--- config.mk ---
export PLATFORM = sky130hd
export DESIGN_NAME = pipe_ctrl
export DESIGN_NICKNAME = d
export VERILOG_FILES = /design/src/rtl/pipe_ctrl_pkg.sv /design/src/rtl/pipe_perf_cnt.sv /design/src/rtl/pipe_ctrl.sv
export SDC_FILE = /design/constraint.sdc
export NUM_CORES = 1
export LEC_CHECK = 0
export BUFFER_PORTS_ARGS = -buffer_cell sky130_fd_sc_hd__clkbuf_2
export CAP_MARGIN = 10
export CORE_MARGIN = 5
export CORE_UTILIZATION = 54
export DETAILED_ROUTE_END_ITERATION = 10
export PLACE_DENSITY = 0.9
export RECOVER_POWER = 50
export SYNTH_ARGS = -nofsm -noshare
export SYNTH_HDL_FRONTEND = slang
export SYNTH_SLANG_ARGS = --single-unit
--- constraint.sdc ---
create_clock -name clk -period 3.5 [get_ports clk]
set_input_delay 0.175 -clock clk [delete_from_list [all_inputs] [get_ports clk]]
set_output_delay 0.175 -clock clk [all_outputs]
set_load 0.01 [all_outputs]
--- src/rtl/pipe_ctrl_pkg.sv ---
// Shared types and constants for the pipeline sequencer.
// Stage bit map: 0 PC, 1 IF/ID, 2 ID/EX, 3 EX/MEM, 4 MEM/WB.
package pipe_ctrl_pkg;

  typedef enum logic [1:0] {
    RUN        = 2'd0,
    REDIR_WAIT = 2'd1,
    TRAP_DRAIN = 2'd2
  } state_e;

  typedef logic [4:0] HoldEnable;

  localparam int unsigned PC_BIT    = 0;
  localparam int unsigned IFID_BIT  = 1;
  localparam int unsigned IDEX_BIT  = 2;
  localparam int unsigned EXMEM_BIT = 3;
  localparam int unsigned MEMWB_BIT = 4;

  localparam HoldEnable HOLD_NONE = 5'b00000;
  localparam HoldEnable HOLD_IF   = 5'b00001 << PC_BIT;
  localparam HoldEnable HOLD_ID   = HOLD_IF | (5'b00001 << IFID_BIT);
  localparam HoldEnable HOLD_EX   = HOLD_ID | (5'b00001 << IDEX_BIT);
  localparam HoldEnable HOLD_MEM  = HOLD_EX | (5'b00001 << EXMEM_BIT);

  localparam logic [4:0] BUBBLE_IF  = 5'b00001 << IFID_BIT;
  localparam logic [4:0] BUBBLE_ID  = 5'b00001 << IDEX_BIT;
  localparam logic [4:0] BUBBLE_EX  = 5'b00001 << EXMEM_BIT;
  localparam logic [4:0] BUBBLE_MEM = 5'b00001 << MEMWB_BIT;

  localparam logic [4:0] BUBBLE_FLUSH_FE  = 5'b00110;
  localparam logic [4:0] BUBBLE_FLUSH_ALL = 5'b01110;

  typedef struct packed {
    HoldEnable  hold;
    logic [4:0] bubble;
  } stall_t;

  // Deepest requesting stage wins: it freezes itself and everything upstream.
  function automatic stall_t stall_pat(
    input logic if_s,
    input logic id_s,
    input logic ex_s,
    input logic mem_s
  );
    stall_t p;
    p = '{hold: HOLD_NONE, bubble: 5'b00000};
    priority case (1'b1)
      mem_s:   p = '{hold: HOLD_MEM, bubble: BUBBLE_MEM};
      ex_s:    p = '{hold: HOLD_EX,  bubble: BUBBLE_EX};
      id_s:    p = '{hold: HOLD_ID,  bubble: BUBBLE_ID};
      if_s:    p = '{hold: HOLD_IF,  bubble: BUBBLE_IF};
      default: p = '{hold: HOLD_NONE, bubble: 5'b00000};
    endcase
    return p;
  endfunction

endpackage

--- src/rtl/pipe_perf_cnt.sv ---
// Mispredict and stall-cycle counters for the sequencer.
// Both wrap silently at 2^CNT_W.
module pipe_perf_cnt #(
  parameter int unsigned CNT_W = 32
) (
  input  logic             clk,
  input  logic             rstn,
  input  logic             mis_i,
  input  logic             stall_i,
  output logic [CNT_W-1:0] mispred_cnt_o,
  output logic [CNT_W-1:0] stall_cnt_o
);

  // Count one per flagged cycle; reset clears both.
  always_ff @(posedge clk) begin
    if (rstn) begin
      mispred_cnt_o <= '0;
      stall_cnt_o   <= '0;
    end else begin
      if (mis_i)   mispred_cnt_o <= mispred_cnt_o + CNT_W'(1);
      if (stall_i) stall_cnt_o   <= stall_cnt_o + CNT_W'(1);
    end
  end

endmodule

--- src/rtl/pipe_ctrl.sv ---
// Pipeline sequencer: stalls, mispredict redirects, trap/mret redirects.
// A redirect is held until the fetch bus accepts it.
module pipe_ctrl
  import pipe_ctrl_pkg::*;
#(
  parameter int unsigned       ADDR_W = 32,
  parameter int unsigned       CNT_W  = 32,
  parameter logic [ADDR_W-1:0] RST_PC = '0
) (
  input  logic              clk,
  input  logic              rstn,
  input  logic              if_stall_req_i,
  input  logic              id_stall_req_i,
  input  logic              ex_stall_req_i,
  input  logic              mem_stall_req_i,
  input  logic              if_ready_i,
  input  logic              ex_valid_i,
  input  logic [ADDR_W-1:0] ex_pc_i,
  input  logic              ex_jump_en_i,
  input  logic [ADDR_W-1:0] ex_jump_addr_i,
  input  logic              ex_prd_taken_i,
  input  logic [ADDR_W-1:0] ex_prd_addr_i,
  input  logic              trap_req_i,
  input  logic [ADDR_W-1:0] trap_vec_i,
  input  logic              mret_req_i,
  input  logic [ADDR_W-1:0] mepc_i,
  output logic [4:0]        hold_en_o,
  output logic [4:0]        bubble_o,
  output logic              flush_o,
  output logic [ADDR_W-1:0] new_pc_o,
  output logic              prd_fail,
  output logic [CNT_W-1:0]  mispred_cnt_o,
  output logic [CNT_W-1:0]  stall_cnt_o
);

  state_e            state_q, state_d;
  logic [ADDR_W-1:0] tgt_q, tgt_d;
  logic              full_q, full_d;

  logic              mis;
  logic              ex_busy;
  logic              xret;
  logic [ADDR_W-1:0] mis_tgt;
  logic [ADDR_W-1:0] xret_tgt;
  stall_t            sp;

  assign mis = ex_valid_i &
               ((ex_jump_en_i != ex_prd_taken_i) |
                (ex_jump_en_i & ex_prd_taken_i &
                 (ex_jump_addr_i != ex_prd_addr_i)));

  assign mis_tgt  = ex_jump_en_i ? ex_jump_addr_i
                                 : ex_pc_i + ADDR_W'(4);
  assign ex_busy  = mem_stall_req_i | ex_stall_req_i;
  assign xret     = trap_req_i | mret_req_i;
  assign xret_tgt = trap_req_i ? trap_vec_i : mepc_i;
  assign sp       = stall_pat(if_stall_req_i, id_stall_req_i,
                              ex_stall_req_i, mem_stall_req_i);

  // Next state, latched target and all per-cycle control outputs.
  always_comb begin
    state_d   = state_q;
    tgt_d     = tgt_q;
    full_d    = full_q;
    hold_en_o = HOLD_NONE;
    bubble_o  = 5'b00000;
    flush_o   = 1'b0;
    new_pc_o  = tgt_q;
    prd_fail  = 1'b0;
    if (rstn) begin
      state_d  = RUN;
      tgt_d    = RST_PC;
      full_d   = 1'b0;
      new_pc_o = RST_PC;
    end else begin
      unique case (state_q)
        RUN: begin
          if (xret) begin
            tgt_d  = xret_tgt;
            full_d = 1'b1;
            if (mem_stall_req_i) begin
              hold_en_o = HOLD_MEM;
              bubble_o  = BUBBLE_MEM;
              state_d   = TRAP_DRAIN;
            end else begin
              flush_o  = 1'b1;
              new_pc_o = xret_tgt;
              bubble_o = BUBBLE_FLUSH_ALL;
              if (!if_ready_i) state_d = REDIR_WAIT;
            end
          end else if (mis && !ex_busy) begin
            tgt_d    = mis_tgt;
            full_d   = 1'b0;
            prd_fail = 1'b1;
            flush_o  = 1'b1;
            new_pc_o = mis_tgt;
            bubble_o = BUBBLE_FLUSH_FE;
            if (!if_ready_i) state_d = REDIR_WAIT;
          end else begin
            hold_en_o = sp.hold;
            bubble_o  = sp.bubble;
          end
        end
        REDIR_WAIT: begin
          flush_o  = 1'b1;
          bubble_o = full_q ? BUBBLE_FLUSH_ALL : BUBBLE_FLUSH_FE;
          if (if_ready_i) state_d = RUN;
        end
        TRAP_DRAIN: begin
          if (mem_stall_req_i) begin
            hold_en_o = HOLD_MEM;
            bubble_o  = BUBBLE_MEM;
          end else begin
            flush_o  = 1'b1;
            bubble_o = BUBBLE_FLUSH_ALL;
            state_d  = if_ready_i ? RUN : REDIR_WAIT;
          end
        end
        default: state_d = RUN;
      endcase
    end
  end

  // Sequencer state and pending redirect registers.
  always_ff @(posedge clk) begin
    if (rstn) begin
      state_q <= RUN;
      tgt_q   <= RST_PC;
      full_q  <= 1'b0;
    end else begin
      state_q <= state_d;
      tgt_q   <= tgt_d;
      full_q  <= full_d;
    end
  end

  pipe_perf_cnt #(
    .CNT_W (CNT_W)
  ) u_perf (
    .clk           (clk),
    .rstn          (rstn),
    .mis_i         (prd_fail),
    .stall_i       (|hold_en_o),
    .mispred_cnt_o (mispred_cnt_o),
    .stall_cnt_o   (stall_cnt_o)
  );

endmodule

==> results.cfg, run 1 <==
[sta]
report.final.slew_viol_count = 0
worst_pin_slew_ns = 0.9033
setup_tns_ns = 0
setup_viol = 0
fin_skew_ns = 0.006824
min_period_ns = 3.225
fmax_mhz = 310.0
fin_crit_sh_pct = 92.16
max-slew-margin-rel_pct = 39.78
finalHoldViolations = 0
holdWs_ns = 0.1045
rsz0062_at_grt = false

[synth]
synth_ff_type = dfxtp_1
synth_edf_count = 0
synth-seq-cells = 99
ys_warn_count = 0
syn_area_um2 = 7258
avgSynthCellArea_um2 = 7.483
seq_area_frac_synth_pct = 27.31
syn_inst = 970
async_flop_share_pct = 0
synth_cell_types = 75

[clock_network]
cts_root_buf = clkbuf_16
cts_max_path_buffers = 2
cts_tree = yes
insertion_delay_ns = 0.36
h-tree-depth = 3
clk_pin_slew_worst_paths_ns = 0.06
cts_made_buffers = 9
ctsResizeCount = 0
cts.sinks = 99

[power]
p_seq_share_pct = 41.8
pwr-share-comb_pct = 24.6
swShare_pct = 32.05
power.density_nw_per_um2 = 323.9
p_switching_mw = 0.9279
ir_worst_vdd_uv = 288.7
p_clk_share_pct = 33.7
leakagePower_nw = 3.433
internal_power_mw = 1.968

[worst_setup_path]
endpoint_kind = primary output
crit_type = input port to primary output
worstPathCellList = clkbuf_2, xor2_1, nor4_1, and4_1, a21oi_1, o21ai_0, clkbuf_1, o22ai_1, a221oi_1, clkbuf_2
critPathMostFrequentCell = clkbuf_2
required_ns = 3.32
path_delay_family = compound AO/OA/AOI/OAI gates
crit_path_top_delay_cell = clkbuf_1
cp_max_fo = 14
rrSetupSlack_ns = 0.64
cp-start-kind = input port
crit_arrival_ns = 3.05
crit_path_max_incr_delay_ns = 0.57
crit_buf_inv = 3

[global_route]
grt.overflow.total = 0
grt_usage_pct = 32.75
grt_pass1_wl_mm = 42.50
grt_max_degree = 70
grt_pass1_vias = 8084
antenna_found_initial = 1

[layout]
post_route_cells_drive_above_1_share_pct = 21.92
layout_common_cells = clkbuf_2 (207), a21oi_1 (102), dfxtp_1 (99), nor2_1 (81), o21ai_0 (79)
final_common_cell = clkbuf_2
synthToLayoutAreaGrowth_pct = 23.15
final_cells = 1395
final_cell_area_um2 = 8939
num-fill-cells = 1216
fin_nets = 1389

[floorplanning]
die_x_um = 125.9
fp.dieArea_um2 = 15860
core-area_um2 = 13190
start_util_pct = 55.03
die-height_um = 125.9
fp-row-count = 42
io_pins = 280

[detailed_routing]
via_per_inst = 6.395
drtIter0Drc = 1025
ant_nets = 0
drc = 0
drtPass1Iterations = 6
routed_wirelength_mm = 27.72
routed-via-count = 8921
wl_per_cell_um = 19.87

[place]
dp_cells = 1377
place_area_um2 = 8757
gp_congestion = 0.9627
dpl.hpwl_mm = 21.10
placement.io_buffers = 277

[status]
status = finished clean

[hold_path]
hp-class = input port to flip-flop

[flow_run]
drv_cap = 0
==> repair_timing <==
item | in CTS | in global routing
hold buffers | 1 | 0
buffers inserted | 0 | 0
setup endpoints to repair | 0 | 0
hold endpoints to repair | 1 | 0
==> registers in the layout (all words and copies together) (netlist names) <==
register,cells
u_perf.stall_cnt_o,32
tgt_q,32
u_perf.mispred_cnt_o,32
full_q,1
state_q,2
==> stage by stage <==
stage	total power [mW]	setup WS, ns	utilization [%]
3_5_place_dp	1.928	0.5977	66.39
6_report	2.896	0.2746	67.77
4_1_cts	2.883	0.4515	68.60
2_1_floorplan	1.622	1.226	-
5_1_grt	3.001	0.1651	67.77
3_3_place_gp	1.916	0.6987	66.39
==> routing by layer <==
metal  wire [um]  part of all wire [%]  track usage [%]  vias to the layer above
met5           0                     0                0                        -
met3        2615                   9.4            7.875                       70
met1       11350                    41            43.73                     4132
met4         788                   2.8            8.770                        0
li1            -                     -                -                     4166
met2       12970                    47            53.24                      553
==> kinds of logic after synthesis <==
family / Yosys count / synth area share, %
compound gates: 339 / 30.10
xor+xnor: 67 / 8.085
fa+ha+maj: 4 / 0.6896
buf+inv: 86 / 4.827
flops: 99 / 27.31
mux: 22 / 3.206
other cells: 1 / 0.05167
simple gates: 352 / 25.74
==> power by group through the flow <==
stage               sequential [mW]  combinational, mW  clock (mW)
floorplan                      1.22              0.401           0
global placement               1.23              0.685           0
detailed placement             1.23              0.696           0
CTS                            1.21              0.700       0.976
global route                   1.21              0.766        1.02
finish                         1.21              0.712       0.975
==> cells in the mapped netlist, types with 7 or more instances <==
| cell type | number | area [um2] |
|---|---|---|
| xnor2_1 | 23 | 201.4 |
| clkbuf_1 | 56 | 210.2 |
| nand3_1 | 39 | 195.2 |
| xor2_1 | 44 | 385.4 |
| o21ai_0 | 77 | 385.4 |
| and4_1 | 10 | 87.58 |
| o221ai_1 | 11 | 96.34 |
| buf_2 | 7 | 35.03 |
| nand4_1 | 19 | 118.9 |
| or4_1 | 19 | 142.6 |
| nor2_1 | 82 | 307.8 |
| nor4_1 | 17 | 106.4 |
| nor3_1 | 14 | 70.07 |
| a2111oi_0 | 8 | 70.07 |
| o31ai_1 | 25 | 187.7 |
| and3_1 | 17 | 106.4 |
| dfxtp_1 | 99 | 1982 |
| o22ai_1 | 19 | 118.9 |
| o22a_1 | 15 | 131.4 |
| o211ai_1 | 12 | 90.09 |
| mux2i_1 | 12 | 120.1 |
| inv_1 | 16 | 60.06 |
| mux2_2 | 10 | 112.6 |
| nand2_1 | 73 | 274.0 |
| or3_1 | 21 | 131.4 |
| a21oi_1 | 101 | 505.5 |
| nor2b_1 | 9 | 56.30 |
==> layout make-up <==
cell class / instances / area [um2] / share of cell area, %
sequential: 99 / 1982 / 22.17
timing repair buffer: 300 / 1455 / 16.28
clock inverter: 3 / 21.27 / 0.2380
clock buffer: 13 / 260.3 / 2.912
tap: 176 / 220.2 / 2.464
multi-input combinational: 786 / 4933 / 55.19
inverter: 17 / 63.81 / 0.7139
antenna: 1 / 2.502 / 0.02800
==> worst min-delay path, cell delays in order <==
cell and delay, ns:
clkbuf_2 0.08, nand2_1 0.07, a31oi_1 0.08
==> worst paths after layout <==
path	startpoint	end	cells after the start
hold reg to reg	tgt_q[18]$_SDFFE_PP0P_	tgt_q[18]$_SDFFE_PP0P_	2
hold / removal	trap_vec_i[10]	tgt_q[10]$_SDFFE_PP0P_	3
setup reg to reg	state_q[0]$_SDFFE_PP0P_	u_perf.stall_cnt_o[8]$_SDFFE_PP0P_	6
setup / recovery	ex_prd_addr_i[29]	new_pc_o[17]	10
Power figures use the tool's default switching activity.
==> run 2: changes to the inputs <==
--- a/config.mk
+++ b/config.mk
@@ -8,9 +8,9 @@
 export BUFFER_PORTS_ARGS = -buffer_cell sky130_fd_sc_hd__clkbuf_2
 export CAP_MARGIN = 10
 export CORE_MARGIN = 5
-export CORE_UTILIZATION = 54
+export CORE_UTILIZATION = 50
 export DETAILED_ROUTE_END_ITERATION = 10
-export PLACE_DENSITY = 0.9
+export PLACE_DENSITY = 0.82
 export RECOVER_POWER = 50
 export SYNTH_ARGS = -nofsm -noshare
 export SYNTH_HDL_FRONTEND = slang
==> constraint.sdc (replaced) <==
create_clock -name clk -period 3.06 [get_ports clk]
set_input_delay 0.153 -clock clk [delete_from_list [all_inputs] [get_ports clk]]
set_output_delay 0.153 -clock clk [all_outputs]
set_load 0.01 [all_outputs]
==> results.cfg, run 2 (same netlist as run 1, synthesis figures left out) <==
[clock_network]
cts.sinks = 99
cts_max_path_buffers = 2
h-tree-depth = 3
cts_tree = yes
postCtsSetupRepairBufs = 0
clk_pin_slew_worst_paths_ns = 0.07
cts_made_buffers = 9
insertion_delay_ns = 0.34
cts_root_buf = clkbuf_16

[place]
dp_cells = 1397
placement.io_buffers = 277
pre_cts_ws_ns = 0.2527
dpl.hpwl_mm = 21.23
gp_congestion = 0.9565

[global_route]
grt_pass1_wl_mm = 41.60
grt_max_degree = 55
antenna_found_initial = 0
grt_pass1_vias = 8035
grt_usage_pct = 30.42
grt.overflow.total = 0

[worst_setup_path]
endpoint = new_pc_o[15]
worstPathCellList = clkbuf_2, xor2_1, nor4_1, and4_1, a21oi_2, o21ai_1, buf_4, nor2_1, o31ai_1, clkbuf_2
rrSetupSlack_ns = 0.49
cp-start-kind = input port
r2r_start = state_q[1]$_SDFFE_PP0P_
required_ns = 2.91
cp_max_fo = 9
worst-path-stages = 10
r2r-end = u_perf.stall_cnt_o[20]$_SDFFE_PP0P_
crit_path_start = ex_prd_addr_i[29]
r2r_cells = 7
crit_arrival_ns = 2.76
crit_buf_inv = 3
crit_path_top_delay_cell = nor4_1
critPathMostFrequentCell = clkbuf_2
endpoint_kind = primary output
path_delay_family = simple AND/OR/NAND/NOR gates
crit_path_max_incr_delay_ns = 0.49
crit_type = input port to primary output

[sta]
finalHoldViolations = 0
report.final.slew_viol_count = 0
fin_skew_ns = 0.006345
min_period_ns = 2.916
fin_crit_sh_pct = 95.28
rsz0062_at_grt = false
max-slew-margin-rel_pct = 28.14
fin_ws_ns = 0.1444
setup_tns_ns = 0
fmax_mhz = 343.0
worst_pin_slew_ns = 1.071
setup_viol = 0
holdWs_ns = 0.1022

[layout]
post_route_cells_drive_above_1_share_pct = 23.17
layout_common_cells = clkbuf_2 (212), a21oi_1 (101), dfxtp_1 (99), nor2_1 (81), o21ai_0 (77)
fin_nets = 1401
ff_latch_area_um2 = 1982
fin_util_pct = 62.86
multi_input_area_um2 = 4933
final_common_cell = clkbuf_2
reg.largest.list = tgt_q: 32 flops, u_perf.mispred_cnt_o: 32 flops, u_perf.stall_cnt_o: 32 flops
n_antenna_cell = 0
num-fill-cells = 1365
final_cells = 1414
synthToLayoutAreaGrowth_pct = 24.44

[detailed_routing]
drc = 0
ant_nets = 0
wl_per_cell_um = 19.29
routed_wirelength_mm = 27.28
routed-via-count = 8825
drtPass1Iterations = 6
drtIter0Drc = 781
via_per_inst = 6.241

[floorplanning]
core-area_um2 = 14370
fp.dieArea_um2 = 17030
io_pins = 280
start_util_pct = 50.51
fp-row-count = 44
die_x_um = 130.5
die-height_um = 130.5

[power]
p_switching_mw = 1.055
pwr-share-comb_pct = 25.4
leakagePower_nw = 3.499
p_seq_share_pct = 41.7
p_clk_share_pct = 32.9
swShare_pct = 32.03
power.density_nw_per_um2 = 364.6
internal_power_mw = 2.238
ir_worst_vdd_uv = 288.9

[hold_path]
hp-class = input port to flip-flop
hold_depth = 3

[status]
status = finished clean

[flow_run]
drv_cap = 0
-- run 2: cell types whose count changed in the layout (fill, tap and decap cells not counted), moves of 2 or more --
cell | before | now
buf_4 | 17 | 27
clkbuf_1 | 77 | 72
clkbuf_2 | 207 | 212
clkinv_2 | 1 | 3
o21ai_0 | 79 | 77
o21ai_1 | 4 | 6
-- run 2: metal layers --
layer	routed length, um	share of wire (%)	vias up	GRT usage [%]
met4	732	2.7	0	8.590
met3	2185	8.0	52	4.756
met5	0	0	-	0
met2	12760	47	461	48.96
met1	11600	43	4125	42.40
li1	-	-	4187	-
-- run 2: how the worst min path moves through the flow --
stage                              start                       to  slack [ns]
after detailed placement      if_ready_i  state_q[0]$_SDFFE_PP0P_        0.32
after floorplan               if_ready_i  state_q[0]$_SDFFE_PP0P_        0.23
final                     trap_vec_i[10]   tgt_q[10]$_SDFFE_PP0P_        0.10
after global routing      trap_vec_i[10]   tgt_q[10]$_SDFFE_PP0P_        0.11
after global placement        if_ready_i  state_q[0]$_SDFFE_PP0P_        0.31
after CTS                 trap_vec_i[10]   tgt_q[10]$_SDFFE_PP0P_        0.09
-- run 2: timing repair --
action                    in CTS  in global routing
resized for setup              0                  0
hold buffers                   1                  0
hold endpoints to repair       1                  0
-- run 2: worst register-to-register path: cells and delay by family, from the launching register on --
family | cells | cell delay, ns
compound gates | 3 | 0.77
buf+inv | 1 | 0.37
flops | 1 | 0.32
simple gates | 3 | 1.01
-- run 2: metrics by stage --
stage	power, mW	cell area [um2]
6_report	3.293	9032
5_1_grt	3.429	9032
4_1_cts	3.292	9146
2_1_floorplan	1.855	7262
3_5_place_dp	2.223	8857
3_3_place_gp	2.210	8857
-- run 2: power by group through the flow --
stage                     Sequential (mW)  Combinational [mW]  Clock (mW)
after floorplan                      1.40               0.459           0
after global placement               1.40               0.808           0
after detailed placement             1.40               0.821           0
after CTS                            1.37               0.826        1.09
after global routing                 1.38               0.906        1.14
final                                1.37               0.836        1.08
-- run 2: area by class of cell --
class	instances	area share, %
Timing Repair Buffer	312	17.09
Multi-Input combinational cell	786	54.62
Tap cell	184	2.549
Inverter	17	0.7065
Sequential cell	99	21.94
Clock inverter	6	0.4433
Clock buffer	10	2.646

- - -

**What is being asked:** Give the exact lines, and only those, from the line containing "pwr-share-comb_pct = 24.6" through the line containing "place_area_um2 = 8757" in the entries above.

**Task result:**
pwr-share-comb_pct = 24.6
swShare_pct = 32.05
power.density_nw_per_um2 = 323.9
p_switching_mw = 0.9279
ir_worst_vdd_uv = 288.7
p_clk_share_pct = 33.7
leakagePower_nw = 3.433
internal_power_mw = 1.968

[worst_setup_path]
endpoint_kind = primary output
crit_type = input port to primary output
worstPathCellList = clkbuf_2, xor2_1, nor4_1, and4_1, a21oi_1, o21ai_0, clkbuf_1, o22ai_1, a221oi_1, clkbuf_2
critPathMostFrequentCell = clkbuf_2
required_ns = 3.32
path_delay_family = compound AO/OA/AOI/OAI gates
crit_path_top_delay_cell = clkbuf_1
cp_max_fo = 14
rrSetupSlack_ns = 0.64
cp-start-kind = input port
crit_arrival_ns = 3.05
crit_path_max_incr_delay_ns = 0.57
crit_buf_inv = 3

[global_route]
grt.overflow.total = 0
grt_usage_pct = 32.75
grt_pass1_wl_mm = 42.50
grt_max_degree = 70
grt_pass1_vias = 8084
antenna_found_initial = 1

[layout]
post_route_cells_drive_above_1_share_pct = 21.92
layout_common_cells = clkbuf_2 (207), a21oi_1 (102), dfxtp_1 (99), nor2_1 (81), o21ai_0 (79)
final_common_cell = clkbuf_2
synthToLayoutAreaGrowth_pct = 23.15
final_cells = 1395
final_cell_area_um2 = 8939
num-fill-cells = 1216
fin_nets = 1389

[floorplanning]
die_x_um = 125.9
fp.dieArea_um2 = 15860
core-area_um2 = 13190
start_util_pct = 55.03
die-height_um = 125.9
fp-row-count = 42
io_pins = 280

[detailed_routing]
via_per_inst = 6.395
drtIter0Drc = 1025
ant_nets = 0
drc = 0
drtPass1Iterations = 6
routed_wirelength_mm = 27.72
routed-via-count = 8921
wl_per_cell_um = 19.87

[place]
dp_cells = 1377
place_area_um2 = 8757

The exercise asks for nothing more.